Transmission Control Protocol  
 

When two computers wish to exchange information over a network, there are several components that must be in place before the data can actually be sent and received. Of course, the physical hardware must exist, which is typically either a network interface card (NIC) or a serial communications port for dial-up networking connections. Beyond this physical connection, however, computers also need to use a protocol which defines the parameters of the communication between them. In short, a protocol defines the "rules of the road" that each computer must follow so that all of the systems in the network can exchange data. One of the most popular protocols in use today is TCP/IP, which stands for Transmission Control Protocol/Internet Protocol.

By convention, TCP/IP is used to refer to a suite of protocols, all based on the Internet Protocol (IP). Unlike a single local network, where every system is directly connected to each other, an internet is a collection of networks, combined into a single, virtual network. The Internet Protocol provides the means by which any system on any network can communicate with another as easily as if they were on the same physical network. Each system, commonly referred to as a host, is assigned a numeric value which can be used to identify it over the network. These numeric values are known as IP addresses, and are usually represented as a string value that contains a series of numbers.

There are two versions of TCP/IP and two different IP address formats based on which version of the protocol is being used. For Internet Protocol v4 (IPv4), addresses are 32 bits wide and are represented by a sequence of four 8-bit numbers separated by periods. This is called dot-notation and looks something like 192.168.19.64. This is the address format that many developers are familiar with because IPv4 continues to be the most commonly used version of the protocol. Internet Protocol v6 (IPv6) is the next generation of IP and it supports a much larger address space as well as a number of other features. IPv6 addresses are 128 bits wide and represented by a sequence of hexadecimal values separated by colons. As expected, this format is much longer than the simple dot-notation used by IPv4 address. A typical IPv6 address will look something like fd7c:2f6a:4f4f:ba34::a32, although there are certain shorthand notations that can be used. SocketTools supports both IPv4 and IPv6, and can automatically determine which version of the protocol should be used based on the address. Because IPv4 is still widely used, if given a choice between using IPv4 or IPv6, the SocketTools components will choose IPv4 for backwards compatibility whenever possible. However, an application can choose to exclusively use IPv6 if required.

When a system sends data over the network using the Internet Protocol, it is sent in discrete units called datagrams, also commonly referred to as packets. A datagram consists of a header followed by application-defined data. The header contains the addressing information which is used to deliver the datagram to its destination, much like an envelope is used to address and contain postal mail. And like postal mail, there is no guarantee that a datagram will actually arrive at its destination. In fact, datagrams may be lost, duplicated or delivered out of order during their travels over the network. Needless to say, this kind of unreliability can cause a lot of problems for software developers. What's really needed is a reliable, straightforward way to exchange data without having to worry about lost packets or mixed data.

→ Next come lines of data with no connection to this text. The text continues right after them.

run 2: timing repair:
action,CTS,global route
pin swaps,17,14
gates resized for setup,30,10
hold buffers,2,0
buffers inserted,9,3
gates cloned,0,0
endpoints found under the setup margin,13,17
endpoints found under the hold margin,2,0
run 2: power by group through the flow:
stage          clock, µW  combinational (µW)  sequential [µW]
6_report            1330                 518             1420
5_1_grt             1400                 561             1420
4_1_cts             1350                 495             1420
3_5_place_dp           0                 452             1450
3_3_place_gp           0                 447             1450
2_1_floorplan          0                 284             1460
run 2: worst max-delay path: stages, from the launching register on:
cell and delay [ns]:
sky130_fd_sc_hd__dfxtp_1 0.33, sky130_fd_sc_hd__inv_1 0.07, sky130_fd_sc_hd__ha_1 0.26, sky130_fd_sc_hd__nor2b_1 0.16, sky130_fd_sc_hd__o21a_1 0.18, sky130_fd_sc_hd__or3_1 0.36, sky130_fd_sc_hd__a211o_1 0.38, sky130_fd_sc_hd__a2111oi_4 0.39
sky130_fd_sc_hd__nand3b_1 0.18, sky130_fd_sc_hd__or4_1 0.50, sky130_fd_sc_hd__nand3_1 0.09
==> config.mk <==
export PLATFORM = sky130hd
export DESIGN_NAME = fdl_tx_cmd
export DESIGN_NICKNAME = d
export VERILOG_FILES = /design/src/design/fdl_pkg.sv /design/src/design/fdl_tx_cmd.sv
export VERILOG_INCLUDE_DIRS = /design/src /design/src/design
export SDC_FILE = /design/constraint.sdc
export NUM_CORES = 1
export LEC_CHECK = 0
export ABC_AREA = 1
export BUFFER_PORTS_ARGS = -buffer_cell sky130_fd_sc_hd__buf_4
export CAP_MARGIN = 40
export CORE_ASPECT_RATIO = 1.2
export CORE_MARGIN = 1
export CORE_UTILIZATION = 65
export CTS_BUF_LIST = sky130_fd_sc_hd__clkbuf_2 sky130_fd_sc_hd__clkbuf_4 sky130_fd_sc_hd__clkbuf_8
export CTS_CLUSTER_SIZE = 12
export DETAILED_ROUTE_END_ITERATION = 6
export GPL_ROUTABILITY_DRIVEN = 0
export PLACE_DENSITY = 0.82
export SYNTH_ARGS = -nofsm -noshare
export SYNTH_HDL_FRONTEND = slang
export SYNTH_HIERARCHICAL = 1
export SYNTH_SLANG_ARGS = --single-unit
==> constraint.sdc <==
create_clock -name clk_sys -period 7.2 [get_ports clk_sys]
set_clock_uncertainty 0.1 [all_clocks]
set_input_delay 0.36 -clock clk_sys [delete_from_list [all_inputs] [get_ports clk_sys]]
set_output_delay 0.36 -clock clk_sys [all_outputs]
set_load 0.005 [all_outputs]
==> config.mk <==
export PLATFORM = sky130hd
export DESIGN_NAME = ctr_host
export DESIGN_NICKNAME = d
export VERILOG_FILES = /design/src/design/ctr_pkg.sv /design/src/design/ctr_sync.sv /design/src/design/ctr_host.sv
export SDC_FILE = /design/constraint.sdc
export NUM_CORES = 1
export LEC_CHECK = 0
export ABC_CLOCK_PERIOD_IN_PS = 2000
export CAP_MARGIN = 20
export CORE_ASPECT_RATIO = 0.9
export CORE_MARGIN = 1.5
export CORE_UTILIZATION = 45
export DETAILED_ROUTE_END_ITERATION = 8
export DONT_BUFFER_PORTS = 1
export GPL_TIMING_DRIVEN = 0
export PLACE_DENSITY_LB_ADDON = 0.15
export SLEW_MARGIN = 20
export SYNTH_ARGS = -nofsm -noshare
export SYNTH_HDL_FRONTEND = slang
export SYNTH_SLANG_ARGS = --single-unit
==> constraint.sdc <==
create_clock -name mclk_in -period 2 [get_ports mclk_in]
set_clock_uncertainty 0.15 [all_clocks]
set_input_delay 0 -clock mclk_in [delete_from_list [all_inputs] [get_ports mclk_in]]
set_output_delay 0 -clock mclk_in [all_outputs]
set_load 0.05 [all_outputs]
==> src/design/ctr_pkg.sv <==
// Constants for the cache tag controller that drives the external tag memory.
// Assumes a 100 MHz clock; all pin timings but tag-to-hit, index-stable, drive-to-readout and write-to-low-Z are converted to cycles here.
package ctr_pkg;

    // ==========================================================
    // Geometry
    localparam int INDEX_W   = 12;
    localparam int TAG_W     = 4;

    // ==========================================================
    // Timing in ns as printed, and derived cycle counts
    localparam int CLK_NS                    = 10;
    localparam int INDEX_TO_HIT_DELAY_NS     = 20;  // Max
    localparam int TAG_TO_HIT_DELAY_NS       = 12;  // Max
    localparam int COMPARE_SETUP_NS          = 7;   // Min
    localparam int INDEX_STABLE_TO_WRITE_END_NS = 16; // Min
    localparam int WRITE_PULSE_NS            = 16;  // Min
    localparam int WRITE_TAG_SETUP_NS        = 12;  // Min
    localparam int INDEX_TO_READOUT_DELAY_NS = 20;  // Max
    localparam int DRIVE_TO_READOUT_DELAY_NS = 10;  // Max
    localparam int OE_TO_HIGHZ_NS            = 7;   // Max
    localparam int WRITE_RELEASE_DELAY_NS    = 8;   // Max
    localparam int WRITE_TO_LOWZ_NS          = 5;   // Min
    localparam int ZEROIZE_PULSE_WIDTH_NS    = 36;  // Min

    // Converts any timing, pulse or wait, to cycles: ceiling, at least one cycle
    function automatic int ns_cyc(input int ns);
        int c;
        c = (ns + CLK_NS - 1) / CLK_NS;
        return (c < 1) ? 1 : c;
    endfunction

    // Answer waits cover two synchroniser stages plus one cycle of margin,
    // so the first flop samples the pin well after the worst-case access
    localparam int HIT_WAIT_CYC   = ns_cyc(INDEX_TO_HIT_DELAY_NS) + 3;
    localparam int CMP_SETUP_CYC  = ns_cyc(COMPARE_SETUP_NS);
    localparam int WRITE_LOW_CYC  = ns_cyc(WRITE_PULSE_NS);
    localparam int TAG_SETUP_CYC  = ns_cyc(WRITE_TAG_SETUP_NS);
    localparam int READ_WAIT_CYC  = ns_cyc(INDEX_TO_READOUT_DELAY_NS) + 3;
    localparam int OE_OFF_CYC     = ns_cyc(OE_TO_HIGHZ_NS);
    localparam int WE_OFF_CYC     = ns_cyc(WRITE_RELEASE_DELAY_NS);
    localparam int ZERO_LOW_CYC   = ns_cyc(ZEROIZE_PULSE_WIDTH_NS);
    localparam int CNT_W          = 4;

    // ==========================================================
    // Commands and states
    typedef enum logic [1:0] {
        CTR_CMD_COMPARE = 2'b00,
        CTR_CMD_READ    = 2'b01,
        CTR_CMD_WRITE   = 2'b10,
        CTR_CMD_CLEAR   = 2'b11
    } ctr_cmd_e;

    typedef enum logic [2:0] {
        CTR_ST_IDLE    = 3'b000,
        CTR_ST_COMPARE = 3'b001,
        CTR_ST_READ    = 3'b010,
        CTR_ST_WRITE   = 3'b011,
        CTR_ST_CLEAR   = 3'b100,
        CTR_ST_RECOVER = 3'b101
    } ctr_state_e;

endpackage

==> src/design/ctr_sync.sv <==
// Two-flop synchroniser for pins arriving from the tag memory.
// Assumes one clock; inputs are asynchronous device outputs.
`timescale 1ns/1ps
module ctr_sync #(
    parameter int W = 1
) (
    input  wire logic         mclk_in,
    input  wire logic         nrst_in,
    input  wire logic [W-1:0] async_in,
    output logic      [W-1:0] sync_out
);

    logic [W-1:0] meta_ff;

    // ==========================================================
    // Capture stage; only the second stage is read downstream
    always_ff @(posedge mclk_in) begin
        if (!nrst_in) begin
            meta_ff  <= '0;
            sync_out <= '0;
        end else begin
            meta_ff  <= async_in;
            sync_out <= meta_ff;
        end
    end

endmodule

==> src/design/ctr_host.sv <==
// Host controller for an asynchronous cache tag memory.
// Assumes a single 100 MHz clock; the memory pins are asynchronous.
`timescale 1ns/1ps
module ctr_host
    import ctr_pkg::*;
(
    input  wire logic                        mclk_in,
    input  wire logic                        nrst_in,
    input  wire logic                        req_valid_in,
    input  wire ctr_pkg::ctr_cmd_e           req_cmd_in,
    input  wire logic [ctr_pkg::INDEX_W-1:0] req_index_in,
    input  wire logic [ctr_pkg::TAG_W-1:0]   req_tag_in,
    output logic                             req_ready_out,
    output logic                             done_out,
    output logic                             hit_out,
    output logic [ctr_pkg::TAG_W-1:0]        rd_tag_out,
    output logic [ctr_pkg::INDEX_W-1:0]      tag_index_out,
    output logic                             write_en_n_out,
    output logic                             out_en_n_out,
    output logic                             array_zeroize_n_out,
    output logic [ctr_pkg::TAG_W-1:0]        tag_data_o_out,
    output logic                             tag_data_oe_out,
    input  wire logic [ctr_pkg::TAG_W-1:0]   tag_data_i_in,
    input  wire logic                        match_in
);
    import ctr_pkg::*;

    ctr_state_e             state_ff;
    logic [CNT_W-1:0]       cnt_ff;
    logic [TAG_W-1:0]       data_sync;
    logic                   match_sync;
    ctr_cmd_e               cmd_ff;

    // ==========================================================
    // Pins from the memory pass two flops before use
    ctr_sync #(.W(TAG_W + 1)) u_sync (
        .mclk_in  (mclk_in),
        .nrst_in  (nrst_in),
        .async_in ({tag_data_i_in, match_in}),
        .sync_out ({data_sync, match_sync})
    );

    // ==========================================================
    // Sequencer: one memory cycle per accepted request
    always_ff @(posedge mclk_in) begin
        if (!nrst_in) begin
            state_ff <= CTR_ST_IDLE;
            cnt_ff   <= '0;
            cmd_ff   <= CTR_CMD_COMPARE;
        end else begin
            case (state_ff)
                CTR_ST_IDLE: begin
                    if (req_valid_in) begin
                        cmd_ff <= req_cmd_in;
                        case (req_cmd_in)
                            CTR_CMD_COMPARE: begin
                                state_ff <= CTR_ST_COMPARE;
                                cnt_ff   <= CNT_W'(HIT_WAIT_CYC);
                            end
                            CTR_CMD_READ: begin
                                state_ff <= CTR_ST_READ;
                                cnt_ff   <= CNT_W'(READ_WAIT_CYC);
                            end
                            CTR_CMD_WRITE: begin
                                state_ff <= CTR_ST_WRITE;
                                cnt_ff   <= CNT_W'(WRITE_LOW_CYC);
                            end
                            default: begin
                                state_ff <= CTR_ST_CLEAR;
                                cnt_ff   <= CNT_W'(ZERO_LOW_CYC);
                            end
                        endcase
                    end
                end
                CTR_ST_COMPARE, CTR_ST_READ, CTR_ST_WRITE, CTR_ST_CLEAR: begin
                    if (cnt_ff > CNT_W'(1)) begin
                        cnt_ff <= cnt_ff - CNT_W'(1);
                    end else begin
                        state_ff <= CTR_ST_RECOVER;
                        // Bus turnaround before the next cycle may drive again
                        cnt_ff   <= CNT_W'(OE_OFF_CYC + WE_OFF_CYC);
                    end
                end
                CTR_ST_RECOVER: begin
                    if (cnt_ff > CNT_W'(1)) begin
                        cnt_ff <= cnt_ff - CNT_W'(1);
                    end else begin
                        state_ff <= CTR_ST_IDLE;
                    end
                end
                default: state_ff <= CTR_ST_IDLE;
            endcase
        end
    end

    // ==========================================================
    // Pin drive, registered; index held stable for whole cycle
    always_ff @(posedge mclk_in) begin
        if (!nrst_in) begin
            tag_index_out       <= '0;
            write_en_n_out      <= 1'b1;
            out_en_n_out        <= 1'b1;
            array_zeroize_n_out <= 1'b1;
            tag_data_o_out      <= '0;
            tag_data_oe_out     <= 1'b0;
        end else if (state_ff == CTR_ST_IDLE && req_valid_in) begin
            tag_index_out       <= req_index_in;
            tag_data_o_out      <= req_tag_in;
            // Compare: both enables high ahead of sampling
            write_en_n_out      <= (req_cmd_in != CTR_CMD_WRITE);
            out_en_n_out        <= (req_cmd_in != CTR_CMD_READ);
            array_zeroize_n_out <= (req_cmd_in != CTR_CMD_CLEAR);
            // Host drives data only for compare and write, never while OE low
            tag_data_oe_out     <= (req_cmd_in == CTR_CMD_COMPARE) ||
                                   (req_cmd_in == CTR_CMD_WRITE);
        end else if (state_ff != CTR_ST_IDLE && cnt_ff == CNT_W'(1) &&
                     state_ff != CTR_ST_RECOVER) begin
            // End of cycle: release strobes, data held one more edge (zero hold)
            write_en_n_out      <= 1'b1;
            out_en_n_out        <= 1'b1;
            array_zeroize_n_out <= 1'b1;
        end else if (state_ff == CTR_ST_RECOVER) begin
            tag_data_oe_out     <= 1'b0;
        end
    end

    // ==========================================================
    // Result capture at the end of the wait; hit only sampled on compare
    always_ff @(posedge mclk_in) begin
        if (!nrst_in) begin
            done_out   <= 1'b0;
            hit_out    <= 1'b0;
            rd_tag_out <= '0;
        end else begin
            done_out <= 1'b0;
            if (cnt_ff == CNT_W'(1) && state_ff != CTR_ST_IDLE &&
                state_ff != CTR_ST_RECOVER) begin
                done_out <= 1'b1;
                if (state_ff == CTR_ST_COMPARE) begin
                    hit_out <= match_sync;
                end
                if (state_ff == CTR_ST_READ) begin
                    rd_tag_out <= data_sync;
                end
            end
        end
    end

    // Ready only in idle; hit ignored during write and clear
    always_ff @(posedge mclk_in) begin
        if (!nrst_in) begin
            req_ready_out <= 1'b0;
        end else begin
            req_ready_out <= (state_ff == CTR_ST_RECOVER && cnt_ff == CNT_W'(1)) ||
                             (state_ff == CTR_ST_IDLE && !req_valid_in);
        end
    end

    // ==========================================================
    // Checks
    chk_write_low_width: assert property (@(posedge mclk_in) disable iff (!nrst_in)
        $fell(write_en_n_out) |-> !write_en_n_out [*2])
        else $error("write enable low too short");
    chk_clear_low_width: assert property (@(posedge mclk_in) disable iff (!nrst_in)
        $fell(array_zeroize_n_out) |-> !array_zeroize_n_out [*4])
        else $error("zeroize pulse too short");
    chk_index_stable_write: assert property (@(posedge mclk_in) disable iff (!nrst_in)
        !write_en_n_out && $past(!write_en_n_out) |-> $stable(tag_index_out))
        else $error("index moved during write");
    chk_no_drive_read: assert property (@(posedge mclk_in) disable iff (!nrst_in)
        !out_en_n_out |-> !tag_data_oe_out)
        else $error("host drives data while memory reads out");
    chk_write_data_setup: assert property (@(posedge mclk_in) disable iff (!nrst_in)
        $rose(write_en_n_out) |-> $past(tag_data_oe_out, 2))
        else $error("write data not set up");
    chk_compare_wait: assert property (@(posedge mclk_in) disable iff (!nrst_in)
        (state_ff == CTR_ST_IDLE && req_valid_in && req_cmd_in == CTR_CMD_COMPARE)
        |=> (!done_out) [*5] ##1 done_out)
        else $error("compare result timing wrong");
    // Read result only after the access time plus both synchroniser stages
    chk_read_wait: assert property (@(posedge mclk_in) disable iff (!nrst_in)
        (state_ff == CTR_ST_IDLE && req_valid_in && req_cmd_in == CTR_CMD_READ)
        |=> (!done_out) [*5] ##1 done_out)
        else $error("read result timing wrong");
    chk_one_strobe_low: assert property (@(posedge mclk_in) disable iff (!nrst_in)
        !(!write_en_n_out && !out_en_n_out))
        else $error("write and read strobes both low");
    chk_clear_alone: assert property (@(posedge mclk_in) disable iff (!nrst_in)
        !array_zeroize_n_out |-> write_en_n_out && out_en_n_out && !tag_data_oe_out)
        else $error("pins active during clear");

    cov_compare: cover property (@(posedge mclk_in) done_out && hit_out);
    cov_write:   cover property (@(posedge mclk_in) $rose(write_en_n_out));
    cov_read:    cover property (@(posedge mclk_in) $rose(out_en_n_out));
    cov_clear:   cover property (@(posedge mclk_in) $rose(array_zeroize_n_out));

endmodule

To fill this need, the Transmission Control Protocol (TCP) was developed. Built on top of IP, TCP offers a reliable, full-duplex byte stream which may be read and written to in a fashion similar to reading and writing a file. The advantages to this are obvious: the application programmer doesn't need to write code to handle dropped or out-of-order datagrams, and instead can focus on the application itself. And because the data is presented as a stream of bytes, existing code can be easily adopted and modified to use TCP.

TCP is known as a connection-oriented protocol. In other words, before two programs can begin to exchange data they must establish a connection with each other. This is done with a three-way handshake in which both sides exchange packets and establishes the initial packet sequence numbers. The sequence number is important because, as mentioned above, datagrams can arrive out of order; this number is used to ensure that data is received in the order that it was sent. When establishing a connection, one program must assume the role of the client, and the other the server. The client is responsible for initiating the connection, while the server's responsibility is to wait, listen and respond to incoming connections. Once the connection has been established, both sides may send and receive data until the connection is terminated.

Most of the application protocols which are supported by SocketTools use TCP to communicate over the Internet or local intranet. However, it is important to remember that it is not necessary for you to understand how TCP/IP works at the lowest levels in order to use SocketTools. Complex operations such as performing checksums on packets of data to ensure they arrive intact are handled for you automatically. In most cases, the SocketTools interface provides methods which are similar to what you would use when reading or writing to a file.